= EXERCISE OBJECTIVE =
Whenever a line below includes the string "lastgreen", show it.

[Dataset items]
:::

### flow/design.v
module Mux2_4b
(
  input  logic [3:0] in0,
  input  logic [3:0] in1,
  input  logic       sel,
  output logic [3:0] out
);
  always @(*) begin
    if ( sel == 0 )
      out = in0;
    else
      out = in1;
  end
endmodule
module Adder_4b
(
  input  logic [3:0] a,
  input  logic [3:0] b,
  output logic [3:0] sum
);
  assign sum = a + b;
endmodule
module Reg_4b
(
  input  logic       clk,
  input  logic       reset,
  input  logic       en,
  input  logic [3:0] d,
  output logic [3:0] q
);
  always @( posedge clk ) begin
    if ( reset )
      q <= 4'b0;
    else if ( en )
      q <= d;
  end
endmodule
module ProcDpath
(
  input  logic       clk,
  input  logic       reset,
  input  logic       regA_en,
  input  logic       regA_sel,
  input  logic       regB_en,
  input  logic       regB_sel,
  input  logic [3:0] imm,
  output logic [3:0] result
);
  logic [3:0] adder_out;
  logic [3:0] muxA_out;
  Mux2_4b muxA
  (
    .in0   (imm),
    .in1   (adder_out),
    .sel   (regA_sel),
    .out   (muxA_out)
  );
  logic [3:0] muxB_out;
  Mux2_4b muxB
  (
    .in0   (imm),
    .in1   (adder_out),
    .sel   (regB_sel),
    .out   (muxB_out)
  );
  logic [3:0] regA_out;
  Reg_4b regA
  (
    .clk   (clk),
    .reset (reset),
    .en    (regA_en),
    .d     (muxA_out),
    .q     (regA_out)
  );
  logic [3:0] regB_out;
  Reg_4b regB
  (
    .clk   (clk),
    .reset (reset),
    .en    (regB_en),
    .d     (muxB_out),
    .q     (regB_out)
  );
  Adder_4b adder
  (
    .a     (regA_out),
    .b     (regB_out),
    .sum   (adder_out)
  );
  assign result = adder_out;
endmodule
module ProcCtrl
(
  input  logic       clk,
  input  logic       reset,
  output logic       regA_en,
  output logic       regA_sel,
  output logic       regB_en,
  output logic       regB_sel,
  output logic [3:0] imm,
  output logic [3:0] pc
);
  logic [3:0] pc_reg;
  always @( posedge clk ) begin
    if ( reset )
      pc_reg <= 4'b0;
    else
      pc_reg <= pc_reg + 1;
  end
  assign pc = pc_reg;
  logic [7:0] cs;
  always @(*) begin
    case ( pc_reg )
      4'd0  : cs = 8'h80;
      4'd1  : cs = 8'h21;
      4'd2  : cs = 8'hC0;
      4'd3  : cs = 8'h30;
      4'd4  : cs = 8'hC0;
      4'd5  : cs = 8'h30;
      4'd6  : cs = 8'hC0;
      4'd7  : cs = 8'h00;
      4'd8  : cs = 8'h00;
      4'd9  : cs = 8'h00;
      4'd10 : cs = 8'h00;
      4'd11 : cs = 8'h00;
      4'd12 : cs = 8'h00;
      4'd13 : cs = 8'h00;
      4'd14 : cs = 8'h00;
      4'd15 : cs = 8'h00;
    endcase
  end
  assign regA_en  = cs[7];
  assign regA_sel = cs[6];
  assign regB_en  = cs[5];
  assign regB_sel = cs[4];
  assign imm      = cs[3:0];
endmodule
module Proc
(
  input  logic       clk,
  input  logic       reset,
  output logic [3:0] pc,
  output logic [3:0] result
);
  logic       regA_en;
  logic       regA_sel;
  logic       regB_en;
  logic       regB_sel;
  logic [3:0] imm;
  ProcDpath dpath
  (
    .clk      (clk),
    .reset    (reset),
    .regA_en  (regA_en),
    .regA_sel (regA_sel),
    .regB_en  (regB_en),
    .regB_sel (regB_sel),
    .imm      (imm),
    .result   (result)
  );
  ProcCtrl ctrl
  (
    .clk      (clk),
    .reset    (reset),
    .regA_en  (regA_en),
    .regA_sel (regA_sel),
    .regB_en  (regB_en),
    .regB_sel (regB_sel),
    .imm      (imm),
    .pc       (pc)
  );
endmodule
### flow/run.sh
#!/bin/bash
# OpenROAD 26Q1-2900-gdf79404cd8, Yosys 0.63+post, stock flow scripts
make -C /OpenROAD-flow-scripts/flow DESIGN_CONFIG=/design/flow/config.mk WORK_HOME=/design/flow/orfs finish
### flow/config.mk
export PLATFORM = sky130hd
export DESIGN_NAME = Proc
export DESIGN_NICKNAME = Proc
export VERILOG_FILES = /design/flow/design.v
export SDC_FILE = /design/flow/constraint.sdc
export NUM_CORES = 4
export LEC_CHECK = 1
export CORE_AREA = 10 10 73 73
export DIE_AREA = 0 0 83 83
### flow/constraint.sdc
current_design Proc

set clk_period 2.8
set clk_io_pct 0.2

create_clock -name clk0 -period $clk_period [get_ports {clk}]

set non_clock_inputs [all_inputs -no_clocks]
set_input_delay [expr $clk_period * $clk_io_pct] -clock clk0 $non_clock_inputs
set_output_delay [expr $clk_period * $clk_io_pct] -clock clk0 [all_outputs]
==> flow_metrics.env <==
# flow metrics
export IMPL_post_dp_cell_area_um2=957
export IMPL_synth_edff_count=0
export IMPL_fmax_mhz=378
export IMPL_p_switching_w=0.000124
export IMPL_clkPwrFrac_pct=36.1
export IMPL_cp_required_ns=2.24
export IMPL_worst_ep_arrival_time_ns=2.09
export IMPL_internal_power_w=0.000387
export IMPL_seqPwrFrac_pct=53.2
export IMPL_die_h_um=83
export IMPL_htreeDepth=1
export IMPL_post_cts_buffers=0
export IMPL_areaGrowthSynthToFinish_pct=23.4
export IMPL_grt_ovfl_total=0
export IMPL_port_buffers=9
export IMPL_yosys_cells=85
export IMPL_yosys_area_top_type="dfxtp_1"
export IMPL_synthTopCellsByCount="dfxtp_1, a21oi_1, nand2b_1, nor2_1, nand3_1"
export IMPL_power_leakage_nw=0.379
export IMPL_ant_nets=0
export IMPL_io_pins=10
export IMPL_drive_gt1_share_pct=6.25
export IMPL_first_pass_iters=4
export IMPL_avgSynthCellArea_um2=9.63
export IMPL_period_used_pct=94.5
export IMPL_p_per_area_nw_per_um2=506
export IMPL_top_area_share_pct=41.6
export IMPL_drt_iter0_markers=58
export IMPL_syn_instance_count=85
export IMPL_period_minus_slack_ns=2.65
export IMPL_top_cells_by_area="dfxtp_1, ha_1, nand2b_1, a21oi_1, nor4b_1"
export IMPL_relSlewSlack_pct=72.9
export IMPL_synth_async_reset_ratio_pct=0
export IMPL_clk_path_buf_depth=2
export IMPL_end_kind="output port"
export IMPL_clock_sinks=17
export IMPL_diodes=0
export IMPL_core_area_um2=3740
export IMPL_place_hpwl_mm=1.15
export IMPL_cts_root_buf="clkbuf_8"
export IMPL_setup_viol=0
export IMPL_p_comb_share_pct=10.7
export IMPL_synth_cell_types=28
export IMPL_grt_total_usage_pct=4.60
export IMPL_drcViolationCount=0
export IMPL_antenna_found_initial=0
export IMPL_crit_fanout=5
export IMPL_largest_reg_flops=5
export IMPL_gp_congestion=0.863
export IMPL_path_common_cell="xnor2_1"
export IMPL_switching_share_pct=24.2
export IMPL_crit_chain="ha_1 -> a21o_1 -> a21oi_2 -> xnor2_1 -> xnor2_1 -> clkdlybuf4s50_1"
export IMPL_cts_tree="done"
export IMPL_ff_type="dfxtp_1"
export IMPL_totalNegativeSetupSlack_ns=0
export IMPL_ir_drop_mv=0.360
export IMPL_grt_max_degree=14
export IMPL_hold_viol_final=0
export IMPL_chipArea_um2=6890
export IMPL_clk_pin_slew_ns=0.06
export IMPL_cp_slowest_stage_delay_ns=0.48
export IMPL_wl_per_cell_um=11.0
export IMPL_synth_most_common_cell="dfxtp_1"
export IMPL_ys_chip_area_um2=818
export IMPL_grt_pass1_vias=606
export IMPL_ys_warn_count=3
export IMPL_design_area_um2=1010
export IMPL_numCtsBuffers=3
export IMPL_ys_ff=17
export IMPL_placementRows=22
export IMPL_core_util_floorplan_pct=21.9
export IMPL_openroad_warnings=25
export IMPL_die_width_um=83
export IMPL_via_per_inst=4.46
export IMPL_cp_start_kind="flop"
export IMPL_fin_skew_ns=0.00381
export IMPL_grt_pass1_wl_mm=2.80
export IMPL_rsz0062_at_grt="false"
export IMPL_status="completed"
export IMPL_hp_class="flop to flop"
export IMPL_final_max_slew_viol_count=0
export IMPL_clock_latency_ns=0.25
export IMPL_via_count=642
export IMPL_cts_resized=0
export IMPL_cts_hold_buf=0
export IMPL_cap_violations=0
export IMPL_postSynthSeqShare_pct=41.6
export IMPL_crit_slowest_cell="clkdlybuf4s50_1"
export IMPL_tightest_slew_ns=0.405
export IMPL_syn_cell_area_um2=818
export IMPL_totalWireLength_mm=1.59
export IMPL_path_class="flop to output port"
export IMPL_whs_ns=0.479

:::

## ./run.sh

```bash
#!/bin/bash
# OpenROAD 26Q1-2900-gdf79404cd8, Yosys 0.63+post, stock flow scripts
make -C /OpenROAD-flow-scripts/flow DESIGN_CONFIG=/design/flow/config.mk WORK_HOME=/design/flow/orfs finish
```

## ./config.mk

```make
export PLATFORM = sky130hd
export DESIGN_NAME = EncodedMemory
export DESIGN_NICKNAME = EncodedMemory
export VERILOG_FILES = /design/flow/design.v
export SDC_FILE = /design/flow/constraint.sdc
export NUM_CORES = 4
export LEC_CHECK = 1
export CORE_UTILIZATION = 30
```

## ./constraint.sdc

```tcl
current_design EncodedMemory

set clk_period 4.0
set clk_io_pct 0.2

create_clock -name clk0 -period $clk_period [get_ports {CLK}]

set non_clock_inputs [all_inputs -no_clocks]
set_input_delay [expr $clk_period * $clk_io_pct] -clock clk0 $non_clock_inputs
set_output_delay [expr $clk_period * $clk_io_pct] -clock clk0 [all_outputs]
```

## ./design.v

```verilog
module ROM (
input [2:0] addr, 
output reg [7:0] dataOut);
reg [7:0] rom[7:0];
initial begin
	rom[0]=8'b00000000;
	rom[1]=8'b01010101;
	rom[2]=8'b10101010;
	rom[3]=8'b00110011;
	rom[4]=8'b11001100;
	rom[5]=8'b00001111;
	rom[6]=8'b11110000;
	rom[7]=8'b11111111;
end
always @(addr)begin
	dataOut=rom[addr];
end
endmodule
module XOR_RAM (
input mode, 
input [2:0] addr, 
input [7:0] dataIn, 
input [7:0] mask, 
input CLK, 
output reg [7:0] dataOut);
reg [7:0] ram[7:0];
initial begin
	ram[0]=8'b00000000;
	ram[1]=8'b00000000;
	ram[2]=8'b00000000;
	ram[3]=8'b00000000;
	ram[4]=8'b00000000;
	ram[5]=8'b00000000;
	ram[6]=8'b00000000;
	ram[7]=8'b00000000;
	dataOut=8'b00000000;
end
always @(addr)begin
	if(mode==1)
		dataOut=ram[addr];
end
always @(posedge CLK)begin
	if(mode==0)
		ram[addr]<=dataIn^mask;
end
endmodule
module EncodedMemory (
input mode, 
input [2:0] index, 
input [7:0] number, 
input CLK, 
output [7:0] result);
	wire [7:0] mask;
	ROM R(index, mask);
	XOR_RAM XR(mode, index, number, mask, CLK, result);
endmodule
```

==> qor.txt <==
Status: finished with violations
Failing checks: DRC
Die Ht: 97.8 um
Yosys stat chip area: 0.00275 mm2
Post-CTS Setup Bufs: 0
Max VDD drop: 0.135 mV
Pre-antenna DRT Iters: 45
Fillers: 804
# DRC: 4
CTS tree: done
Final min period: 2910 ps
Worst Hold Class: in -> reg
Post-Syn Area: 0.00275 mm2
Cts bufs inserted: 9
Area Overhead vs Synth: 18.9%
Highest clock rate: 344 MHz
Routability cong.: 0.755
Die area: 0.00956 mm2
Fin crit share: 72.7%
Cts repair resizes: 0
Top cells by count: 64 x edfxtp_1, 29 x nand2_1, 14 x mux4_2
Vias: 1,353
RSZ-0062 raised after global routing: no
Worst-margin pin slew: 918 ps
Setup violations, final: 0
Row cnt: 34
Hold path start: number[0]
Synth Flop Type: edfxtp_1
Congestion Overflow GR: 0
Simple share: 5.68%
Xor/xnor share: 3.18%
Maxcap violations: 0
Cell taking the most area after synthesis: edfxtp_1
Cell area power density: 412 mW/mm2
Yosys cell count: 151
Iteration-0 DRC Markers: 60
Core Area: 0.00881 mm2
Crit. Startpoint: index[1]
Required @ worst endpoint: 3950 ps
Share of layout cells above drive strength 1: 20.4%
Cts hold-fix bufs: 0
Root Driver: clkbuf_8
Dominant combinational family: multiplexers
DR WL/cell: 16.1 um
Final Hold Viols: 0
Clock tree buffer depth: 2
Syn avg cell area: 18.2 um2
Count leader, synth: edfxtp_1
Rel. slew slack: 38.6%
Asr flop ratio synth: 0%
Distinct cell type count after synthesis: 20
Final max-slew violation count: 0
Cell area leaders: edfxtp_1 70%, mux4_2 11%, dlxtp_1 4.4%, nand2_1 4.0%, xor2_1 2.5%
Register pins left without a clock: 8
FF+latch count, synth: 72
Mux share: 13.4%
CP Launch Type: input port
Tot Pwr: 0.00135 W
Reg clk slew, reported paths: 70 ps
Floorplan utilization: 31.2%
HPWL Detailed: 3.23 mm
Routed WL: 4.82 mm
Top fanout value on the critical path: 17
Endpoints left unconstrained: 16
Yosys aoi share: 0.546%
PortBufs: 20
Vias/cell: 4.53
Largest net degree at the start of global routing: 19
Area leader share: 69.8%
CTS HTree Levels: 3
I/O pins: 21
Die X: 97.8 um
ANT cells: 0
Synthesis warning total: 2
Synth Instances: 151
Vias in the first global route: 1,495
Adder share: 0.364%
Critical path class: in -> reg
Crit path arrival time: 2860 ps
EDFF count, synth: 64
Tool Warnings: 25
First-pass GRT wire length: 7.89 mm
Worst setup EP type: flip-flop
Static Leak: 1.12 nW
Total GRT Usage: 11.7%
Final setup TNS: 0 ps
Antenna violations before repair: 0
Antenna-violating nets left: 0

:::

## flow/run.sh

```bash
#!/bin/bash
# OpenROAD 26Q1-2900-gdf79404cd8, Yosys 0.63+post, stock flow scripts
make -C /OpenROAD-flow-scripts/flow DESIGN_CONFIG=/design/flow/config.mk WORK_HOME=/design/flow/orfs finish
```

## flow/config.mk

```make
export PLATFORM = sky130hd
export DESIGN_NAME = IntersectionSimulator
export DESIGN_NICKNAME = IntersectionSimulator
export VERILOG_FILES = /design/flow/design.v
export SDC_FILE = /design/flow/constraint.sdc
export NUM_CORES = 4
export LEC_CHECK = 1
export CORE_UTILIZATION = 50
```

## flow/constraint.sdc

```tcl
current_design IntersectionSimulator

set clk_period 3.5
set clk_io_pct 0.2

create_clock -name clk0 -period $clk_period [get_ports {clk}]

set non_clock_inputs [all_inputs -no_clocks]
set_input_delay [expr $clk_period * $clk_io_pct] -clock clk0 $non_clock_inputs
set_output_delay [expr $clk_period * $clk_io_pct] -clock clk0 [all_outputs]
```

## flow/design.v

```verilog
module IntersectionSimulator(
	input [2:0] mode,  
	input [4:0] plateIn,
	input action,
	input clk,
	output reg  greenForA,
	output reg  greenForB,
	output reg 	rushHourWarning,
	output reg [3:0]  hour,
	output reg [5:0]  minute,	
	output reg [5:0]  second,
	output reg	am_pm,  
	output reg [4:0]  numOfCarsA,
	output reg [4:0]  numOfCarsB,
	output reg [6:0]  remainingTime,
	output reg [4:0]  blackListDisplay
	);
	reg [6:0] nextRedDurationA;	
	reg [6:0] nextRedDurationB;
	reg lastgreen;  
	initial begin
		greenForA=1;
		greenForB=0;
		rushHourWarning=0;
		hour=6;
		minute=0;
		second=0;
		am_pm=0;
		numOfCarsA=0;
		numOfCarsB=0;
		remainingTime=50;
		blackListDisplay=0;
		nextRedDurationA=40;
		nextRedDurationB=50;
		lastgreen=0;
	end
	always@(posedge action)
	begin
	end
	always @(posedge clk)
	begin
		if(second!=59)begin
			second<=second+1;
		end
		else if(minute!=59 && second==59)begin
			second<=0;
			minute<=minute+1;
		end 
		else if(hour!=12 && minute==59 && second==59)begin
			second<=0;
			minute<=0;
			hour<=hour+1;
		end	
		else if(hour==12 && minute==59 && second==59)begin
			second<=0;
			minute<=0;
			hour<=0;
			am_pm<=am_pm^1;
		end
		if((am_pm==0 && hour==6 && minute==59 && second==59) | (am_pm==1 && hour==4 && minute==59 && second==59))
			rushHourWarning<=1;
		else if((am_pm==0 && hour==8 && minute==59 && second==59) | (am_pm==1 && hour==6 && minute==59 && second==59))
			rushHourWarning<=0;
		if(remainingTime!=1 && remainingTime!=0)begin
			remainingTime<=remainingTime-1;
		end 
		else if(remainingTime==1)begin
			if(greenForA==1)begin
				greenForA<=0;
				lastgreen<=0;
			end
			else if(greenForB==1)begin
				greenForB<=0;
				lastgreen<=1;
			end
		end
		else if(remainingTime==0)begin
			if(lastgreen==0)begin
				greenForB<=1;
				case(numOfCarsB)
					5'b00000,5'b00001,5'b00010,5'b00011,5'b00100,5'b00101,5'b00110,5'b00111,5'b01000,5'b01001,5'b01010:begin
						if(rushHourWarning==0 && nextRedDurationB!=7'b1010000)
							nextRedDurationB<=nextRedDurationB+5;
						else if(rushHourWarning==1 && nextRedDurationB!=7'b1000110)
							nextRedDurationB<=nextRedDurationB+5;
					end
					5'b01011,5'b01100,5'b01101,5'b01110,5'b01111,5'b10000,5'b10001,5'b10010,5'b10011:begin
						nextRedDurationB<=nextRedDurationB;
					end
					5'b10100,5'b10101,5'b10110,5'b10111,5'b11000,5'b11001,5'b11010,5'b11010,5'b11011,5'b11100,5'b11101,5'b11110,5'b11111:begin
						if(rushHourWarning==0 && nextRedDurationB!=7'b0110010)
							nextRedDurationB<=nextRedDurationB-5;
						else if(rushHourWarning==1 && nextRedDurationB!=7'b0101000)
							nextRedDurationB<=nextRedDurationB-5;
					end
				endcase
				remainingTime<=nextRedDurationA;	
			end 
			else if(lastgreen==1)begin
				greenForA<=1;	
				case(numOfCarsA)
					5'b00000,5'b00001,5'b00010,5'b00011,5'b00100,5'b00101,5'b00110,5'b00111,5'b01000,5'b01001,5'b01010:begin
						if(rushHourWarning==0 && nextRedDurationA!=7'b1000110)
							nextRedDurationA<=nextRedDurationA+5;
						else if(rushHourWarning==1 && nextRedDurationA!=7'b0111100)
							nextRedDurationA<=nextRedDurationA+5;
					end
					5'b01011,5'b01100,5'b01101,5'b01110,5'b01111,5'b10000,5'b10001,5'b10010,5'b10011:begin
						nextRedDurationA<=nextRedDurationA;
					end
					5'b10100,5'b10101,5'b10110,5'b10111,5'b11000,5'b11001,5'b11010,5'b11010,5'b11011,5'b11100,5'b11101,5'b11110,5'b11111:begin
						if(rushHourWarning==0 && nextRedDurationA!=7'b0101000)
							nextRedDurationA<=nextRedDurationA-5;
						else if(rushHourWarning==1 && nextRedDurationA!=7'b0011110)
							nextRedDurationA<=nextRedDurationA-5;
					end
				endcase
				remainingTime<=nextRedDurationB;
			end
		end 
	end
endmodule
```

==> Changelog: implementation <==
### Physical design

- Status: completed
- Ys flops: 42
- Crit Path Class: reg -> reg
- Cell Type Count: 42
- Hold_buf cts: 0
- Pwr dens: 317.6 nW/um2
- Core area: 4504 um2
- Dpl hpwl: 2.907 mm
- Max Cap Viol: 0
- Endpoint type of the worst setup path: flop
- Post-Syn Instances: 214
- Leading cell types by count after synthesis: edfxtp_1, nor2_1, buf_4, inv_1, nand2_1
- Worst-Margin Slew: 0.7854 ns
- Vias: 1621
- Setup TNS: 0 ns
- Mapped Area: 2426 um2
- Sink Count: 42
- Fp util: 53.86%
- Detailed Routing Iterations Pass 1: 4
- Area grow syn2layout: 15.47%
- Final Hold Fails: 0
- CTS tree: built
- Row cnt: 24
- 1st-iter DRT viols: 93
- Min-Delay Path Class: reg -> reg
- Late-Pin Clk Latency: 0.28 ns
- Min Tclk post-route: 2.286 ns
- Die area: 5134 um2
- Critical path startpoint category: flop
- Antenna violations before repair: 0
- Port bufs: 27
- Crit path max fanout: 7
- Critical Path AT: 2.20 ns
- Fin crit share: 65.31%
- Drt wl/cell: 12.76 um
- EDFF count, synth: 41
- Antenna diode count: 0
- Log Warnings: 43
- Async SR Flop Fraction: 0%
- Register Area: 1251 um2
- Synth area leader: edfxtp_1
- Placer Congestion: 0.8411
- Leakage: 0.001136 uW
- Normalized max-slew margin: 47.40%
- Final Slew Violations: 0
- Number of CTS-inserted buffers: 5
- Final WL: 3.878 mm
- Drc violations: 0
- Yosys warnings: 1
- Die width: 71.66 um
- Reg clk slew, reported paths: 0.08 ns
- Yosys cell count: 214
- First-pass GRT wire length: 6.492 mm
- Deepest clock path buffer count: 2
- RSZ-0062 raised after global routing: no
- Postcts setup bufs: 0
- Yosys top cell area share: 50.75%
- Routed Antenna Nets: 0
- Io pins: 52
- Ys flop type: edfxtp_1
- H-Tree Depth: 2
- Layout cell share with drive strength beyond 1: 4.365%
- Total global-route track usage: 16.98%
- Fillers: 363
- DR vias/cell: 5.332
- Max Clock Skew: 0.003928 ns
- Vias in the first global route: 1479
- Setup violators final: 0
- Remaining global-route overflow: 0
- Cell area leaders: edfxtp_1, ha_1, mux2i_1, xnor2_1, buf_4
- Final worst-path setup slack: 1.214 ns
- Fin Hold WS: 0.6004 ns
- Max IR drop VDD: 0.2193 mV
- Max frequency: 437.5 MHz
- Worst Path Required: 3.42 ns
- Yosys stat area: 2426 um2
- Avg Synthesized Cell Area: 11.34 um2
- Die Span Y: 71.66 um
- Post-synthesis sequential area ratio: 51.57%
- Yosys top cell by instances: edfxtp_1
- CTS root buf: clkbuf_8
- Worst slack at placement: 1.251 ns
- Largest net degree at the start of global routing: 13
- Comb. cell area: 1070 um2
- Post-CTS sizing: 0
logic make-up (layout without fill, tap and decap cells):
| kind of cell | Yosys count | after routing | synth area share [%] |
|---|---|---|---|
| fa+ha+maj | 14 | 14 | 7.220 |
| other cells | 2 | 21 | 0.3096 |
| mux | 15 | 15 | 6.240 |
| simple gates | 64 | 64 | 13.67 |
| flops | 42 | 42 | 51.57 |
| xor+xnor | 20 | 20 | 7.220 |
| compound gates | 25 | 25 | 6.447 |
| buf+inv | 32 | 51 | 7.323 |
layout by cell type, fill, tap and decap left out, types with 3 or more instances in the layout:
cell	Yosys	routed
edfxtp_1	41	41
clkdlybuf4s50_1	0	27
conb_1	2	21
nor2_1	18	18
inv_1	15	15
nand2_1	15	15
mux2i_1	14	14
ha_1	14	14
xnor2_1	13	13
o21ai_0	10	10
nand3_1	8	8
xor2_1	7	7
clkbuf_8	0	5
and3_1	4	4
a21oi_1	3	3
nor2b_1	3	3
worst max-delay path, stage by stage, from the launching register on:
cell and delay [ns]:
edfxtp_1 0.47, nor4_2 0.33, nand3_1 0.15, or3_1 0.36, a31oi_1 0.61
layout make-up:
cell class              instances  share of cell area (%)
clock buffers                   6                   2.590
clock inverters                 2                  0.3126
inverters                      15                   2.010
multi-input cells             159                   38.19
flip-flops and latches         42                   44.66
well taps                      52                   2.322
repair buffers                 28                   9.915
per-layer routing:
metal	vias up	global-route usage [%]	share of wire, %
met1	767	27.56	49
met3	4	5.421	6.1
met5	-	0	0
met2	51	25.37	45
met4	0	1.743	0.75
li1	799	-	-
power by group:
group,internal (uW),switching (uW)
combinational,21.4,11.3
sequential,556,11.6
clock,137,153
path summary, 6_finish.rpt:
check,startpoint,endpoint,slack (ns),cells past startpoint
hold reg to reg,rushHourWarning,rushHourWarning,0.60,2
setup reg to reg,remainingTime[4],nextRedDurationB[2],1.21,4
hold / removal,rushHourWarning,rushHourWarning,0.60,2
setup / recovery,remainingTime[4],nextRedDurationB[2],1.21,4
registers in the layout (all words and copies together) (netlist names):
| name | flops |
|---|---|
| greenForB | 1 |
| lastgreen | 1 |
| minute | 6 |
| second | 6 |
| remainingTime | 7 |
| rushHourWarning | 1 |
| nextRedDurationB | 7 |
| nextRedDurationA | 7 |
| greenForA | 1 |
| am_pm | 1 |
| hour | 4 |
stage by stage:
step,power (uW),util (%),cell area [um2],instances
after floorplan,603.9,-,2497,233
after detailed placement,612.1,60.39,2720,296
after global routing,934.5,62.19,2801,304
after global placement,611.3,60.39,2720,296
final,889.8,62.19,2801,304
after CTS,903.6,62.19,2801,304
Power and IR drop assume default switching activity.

:::

= ANSWER FOR THE TASK =
	reg lastgreen;  
		lastgreen=0;
				lastgreen<=0;
				lastgreen<=1;
			if(lastgreen==0)begin
			else if(lastgreen==1)begin
| lastgreen | 1 |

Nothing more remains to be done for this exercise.